▶ [Exercise brief]
What is needed here is every line of the records that includes "exec".

Records from a data source:

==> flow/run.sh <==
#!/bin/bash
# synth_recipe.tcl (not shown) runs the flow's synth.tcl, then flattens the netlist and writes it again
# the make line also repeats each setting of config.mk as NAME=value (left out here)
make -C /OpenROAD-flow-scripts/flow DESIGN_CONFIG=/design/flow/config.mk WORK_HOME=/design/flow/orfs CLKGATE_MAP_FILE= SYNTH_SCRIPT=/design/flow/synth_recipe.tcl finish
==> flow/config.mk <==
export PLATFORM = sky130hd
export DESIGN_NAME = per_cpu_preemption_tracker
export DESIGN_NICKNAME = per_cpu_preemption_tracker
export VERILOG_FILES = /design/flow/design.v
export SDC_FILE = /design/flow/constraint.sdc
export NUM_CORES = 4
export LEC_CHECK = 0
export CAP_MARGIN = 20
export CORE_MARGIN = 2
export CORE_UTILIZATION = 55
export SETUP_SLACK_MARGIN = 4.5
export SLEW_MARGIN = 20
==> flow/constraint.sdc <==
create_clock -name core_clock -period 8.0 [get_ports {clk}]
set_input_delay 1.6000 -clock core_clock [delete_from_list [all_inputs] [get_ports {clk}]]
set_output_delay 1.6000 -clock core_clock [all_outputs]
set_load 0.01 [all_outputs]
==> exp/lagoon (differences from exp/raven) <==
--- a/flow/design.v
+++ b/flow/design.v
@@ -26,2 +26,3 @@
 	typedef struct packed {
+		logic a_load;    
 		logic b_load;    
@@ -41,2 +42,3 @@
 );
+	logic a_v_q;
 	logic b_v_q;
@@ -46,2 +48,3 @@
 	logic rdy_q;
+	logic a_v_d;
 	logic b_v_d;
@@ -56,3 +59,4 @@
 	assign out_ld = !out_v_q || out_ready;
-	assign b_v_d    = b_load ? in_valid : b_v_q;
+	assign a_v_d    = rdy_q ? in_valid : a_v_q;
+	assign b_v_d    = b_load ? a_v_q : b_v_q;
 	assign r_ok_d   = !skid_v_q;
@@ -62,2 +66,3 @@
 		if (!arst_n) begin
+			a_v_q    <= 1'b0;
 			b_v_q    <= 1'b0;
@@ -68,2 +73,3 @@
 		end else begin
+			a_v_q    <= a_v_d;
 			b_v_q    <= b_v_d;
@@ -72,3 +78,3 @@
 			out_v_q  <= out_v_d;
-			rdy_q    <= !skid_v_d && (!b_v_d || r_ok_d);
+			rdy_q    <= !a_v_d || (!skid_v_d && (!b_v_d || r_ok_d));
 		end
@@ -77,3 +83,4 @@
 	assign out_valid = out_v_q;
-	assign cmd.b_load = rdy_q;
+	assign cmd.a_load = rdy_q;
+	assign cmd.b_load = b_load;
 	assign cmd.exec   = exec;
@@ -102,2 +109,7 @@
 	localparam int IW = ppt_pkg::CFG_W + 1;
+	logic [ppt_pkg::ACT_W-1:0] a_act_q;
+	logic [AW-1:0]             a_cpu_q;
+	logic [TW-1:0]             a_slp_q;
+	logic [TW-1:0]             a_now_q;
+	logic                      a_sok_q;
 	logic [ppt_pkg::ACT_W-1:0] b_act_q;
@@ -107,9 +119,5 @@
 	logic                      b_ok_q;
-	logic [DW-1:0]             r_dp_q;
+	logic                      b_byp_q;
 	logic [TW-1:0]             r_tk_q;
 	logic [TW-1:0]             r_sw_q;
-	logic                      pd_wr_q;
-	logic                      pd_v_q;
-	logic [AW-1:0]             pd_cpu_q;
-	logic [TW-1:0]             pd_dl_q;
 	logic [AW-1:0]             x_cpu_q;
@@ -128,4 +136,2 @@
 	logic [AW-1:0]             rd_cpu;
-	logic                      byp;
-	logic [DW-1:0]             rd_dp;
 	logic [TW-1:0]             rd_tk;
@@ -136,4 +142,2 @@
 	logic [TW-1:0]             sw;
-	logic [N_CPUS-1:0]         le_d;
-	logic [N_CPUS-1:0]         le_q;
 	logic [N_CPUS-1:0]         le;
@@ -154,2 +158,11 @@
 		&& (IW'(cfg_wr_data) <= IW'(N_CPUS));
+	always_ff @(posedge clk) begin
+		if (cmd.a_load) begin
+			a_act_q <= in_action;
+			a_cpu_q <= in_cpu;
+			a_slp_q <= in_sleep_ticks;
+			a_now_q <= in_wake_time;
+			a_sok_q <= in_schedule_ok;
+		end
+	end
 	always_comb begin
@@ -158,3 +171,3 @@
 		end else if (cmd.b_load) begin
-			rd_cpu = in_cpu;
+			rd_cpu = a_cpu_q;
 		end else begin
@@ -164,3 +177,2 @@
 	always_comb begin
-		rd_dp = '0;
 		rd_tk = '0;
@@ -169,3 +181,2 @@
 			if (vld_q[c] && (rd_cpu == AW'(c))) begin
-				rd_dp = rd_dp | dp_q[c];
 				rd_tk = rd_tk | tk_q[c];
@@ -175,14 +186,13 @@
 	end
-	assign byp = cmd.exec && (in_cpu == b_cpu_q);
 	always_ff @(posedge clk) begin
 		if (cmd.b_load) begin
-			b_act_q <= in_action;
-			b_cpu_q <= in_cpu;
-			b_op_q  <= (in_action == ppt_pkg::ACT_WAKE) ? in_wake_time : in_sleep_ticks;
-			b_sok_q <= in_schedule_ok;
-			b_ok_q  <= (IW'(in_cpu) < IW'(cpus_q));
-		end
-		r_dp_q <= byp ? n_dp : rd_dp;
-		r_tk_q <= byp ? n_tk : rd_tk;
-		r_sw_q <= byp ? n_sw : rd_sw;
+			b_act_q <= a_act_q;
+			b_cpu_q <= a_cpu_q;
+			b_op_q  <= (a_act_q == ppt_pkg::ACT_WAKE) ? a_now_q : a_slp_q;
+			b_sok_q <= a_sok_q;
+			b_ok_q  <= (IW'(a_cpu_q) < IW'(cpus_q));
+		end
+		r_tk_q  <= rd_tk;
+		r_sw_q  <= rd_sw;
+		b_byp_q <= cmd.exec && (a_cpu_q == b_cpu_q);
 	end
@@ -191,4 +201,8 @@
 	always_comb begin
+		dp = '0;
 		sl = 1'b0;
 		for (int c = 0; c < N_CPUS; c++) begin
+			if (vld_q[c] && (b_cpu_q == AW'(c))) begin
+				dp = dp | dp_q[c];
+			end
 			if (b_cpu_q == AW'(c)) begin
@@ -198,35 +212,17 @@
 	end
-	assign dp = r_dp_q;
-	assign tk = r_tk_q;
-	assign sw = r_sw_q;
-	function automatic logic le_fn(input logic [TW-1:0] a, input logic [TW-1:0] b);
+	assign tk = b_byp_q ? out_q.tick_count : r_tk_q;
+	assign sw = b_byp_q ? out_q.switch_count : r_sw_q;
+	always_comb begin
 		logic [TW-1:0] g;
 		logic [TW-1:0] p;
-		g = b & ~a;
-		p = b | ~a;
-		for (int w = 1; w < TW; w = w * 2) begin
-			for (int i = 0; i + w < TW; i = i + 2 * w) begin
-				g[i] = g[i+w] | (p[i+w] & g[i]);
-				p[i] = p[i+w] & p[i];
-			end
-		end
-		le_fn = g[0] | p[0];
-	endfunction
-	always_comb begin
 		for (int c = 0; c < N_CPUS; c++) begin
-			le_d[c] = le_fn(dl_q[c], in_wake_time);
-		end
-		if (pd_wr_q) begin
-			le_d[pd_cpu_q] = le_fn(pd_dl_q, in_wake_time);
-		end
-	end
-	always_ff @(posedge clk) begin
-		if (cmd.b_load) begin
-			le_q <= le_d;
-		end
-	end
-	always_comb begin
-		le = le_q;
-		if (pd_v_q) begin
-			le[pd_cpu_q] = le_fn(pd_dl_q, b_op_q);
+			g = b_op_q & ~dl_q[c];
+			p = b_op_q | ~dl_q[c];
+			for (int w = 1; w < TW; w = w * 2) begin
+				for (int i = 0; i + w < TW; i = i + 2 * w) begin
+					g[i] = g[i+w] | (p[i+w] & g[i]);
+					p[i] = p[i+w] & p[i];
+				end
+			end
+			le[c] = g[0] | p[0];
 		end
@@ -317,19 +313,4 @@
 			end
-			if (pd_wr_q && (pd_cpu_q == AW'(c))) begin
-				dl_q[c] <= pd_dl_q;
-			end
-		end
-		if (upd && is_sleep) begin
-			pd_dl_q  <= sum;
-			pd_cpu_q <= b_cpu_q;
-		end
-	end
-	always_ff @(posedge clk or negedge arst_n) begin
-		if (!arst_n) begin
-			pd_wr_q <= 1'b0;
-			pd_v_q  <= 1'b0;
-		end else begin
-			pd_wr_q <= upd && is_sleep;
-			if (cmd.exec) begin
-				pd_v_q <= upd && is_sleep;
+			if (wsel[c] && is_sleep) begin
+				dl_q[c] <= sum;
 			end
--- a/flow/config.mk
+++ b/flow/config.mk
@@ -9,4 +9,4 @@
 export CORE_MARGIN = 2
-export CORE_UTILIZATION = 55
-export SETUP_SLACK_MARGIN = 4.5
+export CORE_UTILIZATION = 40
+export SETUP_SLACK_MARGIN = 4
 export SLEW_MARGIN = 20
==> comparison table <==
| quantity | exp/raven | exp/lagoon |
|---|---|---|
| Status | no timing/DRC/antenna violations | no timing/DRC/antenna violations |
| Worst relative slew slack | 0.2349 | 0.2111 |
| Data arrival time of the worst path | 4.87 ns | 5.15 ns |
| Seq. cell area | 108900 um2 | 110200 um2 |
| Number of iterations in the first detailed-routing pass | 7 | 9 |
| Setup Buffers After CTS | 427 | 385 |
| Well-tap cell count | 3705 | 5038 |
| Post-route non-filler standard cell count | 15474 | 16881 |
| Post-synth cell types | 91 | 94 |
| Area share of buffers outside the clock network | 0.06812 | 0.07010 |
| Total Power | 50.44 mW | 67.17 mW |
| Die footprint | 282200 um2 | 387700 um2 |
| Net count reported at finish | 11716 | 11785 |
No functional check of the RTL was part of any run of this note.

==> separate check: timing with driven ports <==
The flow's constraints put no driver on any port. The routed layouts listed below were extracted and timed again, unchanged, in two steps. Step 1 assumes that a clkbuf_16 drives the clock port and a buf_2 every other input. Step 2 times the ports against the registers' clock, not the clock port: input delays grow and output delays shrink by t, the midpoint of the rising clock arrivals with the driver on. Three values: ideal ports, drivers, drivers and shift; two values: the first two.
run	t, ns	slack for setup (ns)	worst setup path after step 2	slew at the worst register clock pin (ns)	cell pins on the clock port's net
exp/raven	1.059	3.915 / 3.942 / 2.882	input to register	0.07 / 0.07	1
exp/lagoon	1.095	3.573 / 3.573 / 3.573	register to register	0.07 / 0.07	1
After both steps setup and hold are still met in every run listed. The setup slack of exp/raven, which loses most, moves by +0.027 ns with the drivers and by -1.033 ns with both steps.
This is an optimization exercise on Yosys and OpenROAD, whose aim is small area, a short achievable clock period and few clock cycles per item, not a production implementation. The RTL was checked by simulation tests, not by an equivalence proof against the original design. Power figures rest on the tool's default switching activity, not on a simulated workload.

==> flow/design.v, too long to show whole: its modules and the start of the top module <==
// module exu_alu_pfx: 75 lines
// module exu_alu_rglr: 108 lines
// module exu_alu_bjp: 12 lines
// module exu_alu_muldiv: 52 lines
// module exu_alu_mulstep: 761 lines
// module exu_alu: 50 lines
module exu_alu (
  input  wire logic                    i_clk,
  input  wire logic                    i_reset,
  input  wire logic                    i_valid,
  output logic                         o_ready,
  input  wire exu_alu_pkg::exu_issue_t i_issue,
  output logic                         o_cmt_valid,
  input  wire logic                    i_cmt_ready,
  output exu_alu_pkg::exu_cmt_t        o_cmt,
  output logic                         o_wbck_valid,
  input  wire logic                    i_wbck_ready,
  output exu_alu_pkg::exu_wbck_t       o_wbck
);
  // ...
==> flow/flow/run.sh <==
#!/bin/bash
# ORFS layout as the standard.sh runs it, with two changes:
#  - the ports are buffered with buf_1 instead of the cell buffer_ports picks;
#  - synthesis maps logic with a shorter ABC script (delay-aware mapping, no SOP balancing loop) (flow/abc_map.script),
#    the rest of synthesis is synth_recipe.tcl unchanged.
set -euo pipefail
here=$(pwd)
export BUFFER_PORTS_ARGS="-buffer_cell sky130_fd_sc_hd__buf_1"
export OWN_ABC_SCRIPT="$here/flow/abc_map.script"
{
  cat <<'TCL'
proc abc {args} {
  set i [lsearch $args -script]
  if {$i >= 0} { lset args [expr {$i + 1}] $::env(OWN_ABC_SCRIPT) }
  yosys abc {*}$args
}
TCL
  cat synth_recipe.tcl
} > own_synth.tcl
sed "s#SYNTH_SCRIPT=[^ ]*#SYNTH_SCRIPT=$here/own_synth.tcl#" standard.sh > own_standard.sh
bash own_standard.sh > orfs_make.log 2>&1
==> flow/flow/abc_map.script <==
&get -n
&st
&dch
&nf
&put
buffer -c
topo
stime -c
upsize -c
dnsize -c
==> flow/standard.sh <==
#!/bin/bash
# synth_recipe.tcl (not shown) runs the flow's synth.tcl, then flattens the netlist and writes it again
# the make line also repeats each setting of config.mk as NAME=value (left out here)
make -C /OpenROAD-flow-scripts/flow DESIGN_CONFIG=/design/flow/config.mk WORK_HOME=/design/flow/orfs CLKGATE_MAP_FILE= SYNTH_SCRIPT=/design/flow/synth_recipe.tcl "${@:-finish}"
==> flow/config.mk <==
export PLATFORM = sky130hd
export DESIGN_NAME = exu_alu
export DESIGN_NICKNAME = exu_alu
export VERILOG_FILES = /design/flow/design.v
export SDC_FILE = /design/flow/constraint.sdc
export NUM_CORES = 4
export LEC_CHECK = 0
export CAP_MARGIN = 20
export CORE_MARGIN = 2
export CORE_UTILIZATION = 40
export SETUP_SLACK_MARGIN = 3
export SLEW_MARGIN = 20
==> flow/constraint.sdc <==
create_clock -name core_clock -period 10.0 [get_ports {i_clk}]
set_input_delay 2.0000 -clock core_clock [delete_from_list [all_inputs] [get_ports {i_clk}]]
set_output_delay 2.0000 -clock core_clock [all_outputs]
set_load 0.01 [all_outputs]
==> metrics.md, run 1 <==
| Metric | Value |
|---|---|
| Post-Synth Adder-Cell Area | 14.7% |
| Post-synthesis simple-gate area fraction | 12.9% |
| Fraction of area in multi-input gates | 69.1% |
| Post-synthesis compound-gate area fraction | 20.8% |
| Pint | 1320 uW |
| Crit-path max FO | 6 |
| Switching power | 1160 uW |
| Pre-CTS setup slack | 1610 ps |
| Combinational gate power | 1560 uW |
| Status | complete, no violations |
| Netlist Area Pre-Place | 14100 um^2 |
| Vias in the first global route | 13800 |
| Seq_cells | 66 |
| DRC | 0 |
| WS Path Type | in -> out |
| Worst path bufs/invs | 4 |
| Non-clk invs | 81 |
| Fin Hold WS | 617 ps |
| Worst-Margin Slew | 1290 ps |
| DR pass1 iterations | 6 |
| Largest net degree at the start of global routing | 51 |
| CP endpoint | o_wbck[26] |
| R2R setup slack | 4590 ps |
| Die area | 36800 um^2 |
| Clk_buf instances | 9 |
| Biggest regs | u_muldiv.acc_s (32), u_muldiv.acc_c (31), u_muldiv.cnt (3) |
| Crit-path leading delay family | compound AO/OA/AOI/OAI gates |
| Area share of the largest cell type after synthesis | 13.4% |
| Htree depth | 3 |
| Ant diodes | 5 |
| Finished Cell Area | 17600 um^2 |
| Met2 wire len | 29.8 mm |
| Hpwl dp | 47.4 mm |
| #FFs+latches synth | 66 |
| Setup crit start | i_issue[3] |
| Well tap count | 455 |
| Met2 Use GR | 55.0% |
| Reg area | 1950 um^2 |
| Critical Path Sink Type | output port |
| Vias per inst | 6.36 |
| Share of layout cells above drive strength 1 | 21.3% |
| Sequential power | 617 uW |
| Register area share after synthesis | 13.8% |
| RSZ-0062 raised after global routing | true |
Testbench counts, summed over its fixed seeds: cycles 4,972, items 3,200.
==> inputs of run 2 (changes only) <==
==> flow/flow/abc_map.script (replaced) <==
&get -n
&st
&dch
&nf -a
&put
topo
stime -c
--- a/flow/config.mk
+++ b/flow/config.mk
@@ -10,3 +10,3 @@
 export CORE_UTILIZATION = 40
-export SETUP_SLACK_MARGIN = 3
+export SETUP_SLACK_MARGIN = 2.5
 export SLEW_MARGIN = 20
==> run 2 against run 1 <==
Critical path type unchanged. First-iteration DRC count decreased by 14%. Fmax down 4.0%. Clock-buffer cell count grew 1. Area after synthesis shrank 4.5%. Total power down 5.8%. Non-clock buffer count shrank 72. Clock skew hardly changed. Flip-flop and latch count did not move. Sequential power grew 0.8%. Setup slack worse by 300 ps. Cell count fell by 3.7%. Still clean. Highest routed layer is now met5. Sequential share of layout area increased by 1.1 points.
==> metrics.md, run 2 <==
| Metric | Value |
|---|---|
| Final period utilization | 73.7% |
| Most frequent cells in the layout | 205 x buf_1, 165 x mux2i_1, 144 x nand2_1, 139 x xnor2_1, 128 x a22oi_1 |
| Die span in x | 187 um |
| Switching power | 1080 uW (-6.4%) |
| Final hold vios | 0 |
| Part of the power in combinational logic | 60.2% |
| Htree depth | 3 (unchanged) |
| Total grt overflow | 0 |
| Placement Cell Area | 15100 um^2 |
| Finished Cell Area | 16000 um^2 (-8.8%) |
| Ant diodes | 0 (-5) |
| CTS clk-pin slew, worst paths | 50 ps |
| Pleak | 0.00597 uW |
| Seq pwr share | 26.6% |
| FF-to-FF End | u_muldiv.acc_s[31] |
| Drt wl/cell | 26.7 um |
| Net count, final | 2065 |
| Max VDD drop | 0.0902 mV |
| Most common cell after layout, fill and taps aside | buf_1 |
| RSZ-0062 raised after global routing | false |
| Total clock sinks | 66 |
| Synth top cells by count | 176 x mux2i_1, 145 x xnor2_1, 144 x nand2_1, 129 x nor2_1, 128 x a22oi_1 |
| Largest net degree at the start of global routing | 63 (+24%) |
| Worst Clk Skew | 5.42 ps |
| Top reg by flops | u_muldiv.acc_s |
| Worst Reg-to-Reg Cells | 19 |
| Worst skew pair latency | 340 ps |
| Fin Setup TNS | 0 ps |
| Max FFs per register | 32 |
| Port bufs | 211 |
| CTS tree | yes |
| Most frequent cell after synthesis | mux2i_1 |
| DRT antenna net count | 0 |
| Hold_sp | u_muldiv.cnt[0] |
| RR Startpoint | u_muldiv.cnt[0] |
| Netlist Area Pre-Place | 13500 um^2 (-4.5%) |
| WS Path Type | in -> out |
| Vias in the first global route | 13600 (-1.8%) |
| Synth cell types | 62 |
| Initial antenna violation count | 2 |
| FMAX | 136 MHz |
| Number of fillers in the final layout | 3367 |
| Hold endpoint | u_muldiv.cnt[0] |
| Cells after Synth | 1567 |
| Post-synth EDFFs | 63 |
| Setup ws final | 2630 ps |
| Routed metal-1 wirelength | 25.4 mm |
| GPL Wtd Cong | 1.00 |
| R2R setup slack | 4290 ps (-300 ps) |
| Asr flop ratio synth | 0% |
| Critical path required time | 8000 ps |
| Syn Area/Cell | 8.59 um^2 |
| Max-slew violation count | 0 |
| Hpwl dp | 47.2 mm (-0.52%) |
| Ys Warns | 9 |
| CORE AREA | 33400 um^2 |
| Share of layout cells above drive strength 1 | 9.64% (-12 points) |
| Area share of the largest cell type after synthesis | 14.0% (+0.64 points) |
| Final Setup Violations | 0 |
| Rel. slew slack | 31.6% |
| Pre-CTS setup slack | 1240 ps (-377 ps) |
| Clk buf depth | 2 |
| Met2 wire len | 27.6 mm (-7.3%) |
| #FFs+latches synth | 66 (unchanged) |
| Vias post-DR | 14100 |
| Type of the most critical hold path | reg -> reg |
| Crit path arrival time | 5370 ps |
| Status | complete, no violations |
| Crit-path max FO | 17 (+11) |
| Hold-fix buffers, CTS | 0 |
| Syn_nets | 1821 |
| Largest area contributor in the netlist | edfxtp_1 |
| Crit path launch type | input port |
| Pwr dens | 146 nW/um^2 |
| Met3 Wirelength | 5.09 mm |
| Pint | 1250 uW (-5.2%) |
| # rows | 67 |
| Sw frac | 46.4% |
| Highest routed layer | met5 |
| Iter 0 DRT Violations | 1563 |
| Synth top area cells | edfxtp_1 14%, fa_1 14%, mux2i_1 13% |
| Register area share after synthesis | 14.5% (+0.66 points) |
| Clk pwr share | 13.2% |
| Max cap viols | 0 |
| Fin crit period | 7370 ps |
| Final core utilization | 48.0% |
| Critical Path Sink Type | output port |
| Die area | 35200 um^2 (-4.5%) |
| DR pass1 iterations | 6 (unchanged) |
| DRC | 0 (unchanged) |
| Worst-Margin Slew | 1030 ps (-261 ps) |
| Initial Util | 40.4% |
| I/O pin count | 223 |
| Die height | 187 um |
| Most used DFF post-synth | edfxtp_1 |
| P&R area growth vs syn | 19.0% |
| Gr usage total | 33.5% |
| Vias per inst | 6.23 (-2.1%) |
| WL final | 60.5 mm |
| Hold Path Depth | 2 |
| Root buf cell | clkbuf_16 |
| First-pass GRT wire length | 88.3 mm |
| Biggest regs | u_muldiv.acc_s (32), u_muldiv.acc_c (31), u_muldiv.cnt (3) |
| CTS buffer count | 9 |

▶ [Solved exercise]
 	assign cmd.exec   = exec;
-	assign byp = cmd.exec && (in_cpu == b_cpu_q);
+		b_byp_q <= cmd.exec && (a_cpu_q == b_cpu_q);
-			if (cmd.exec) begin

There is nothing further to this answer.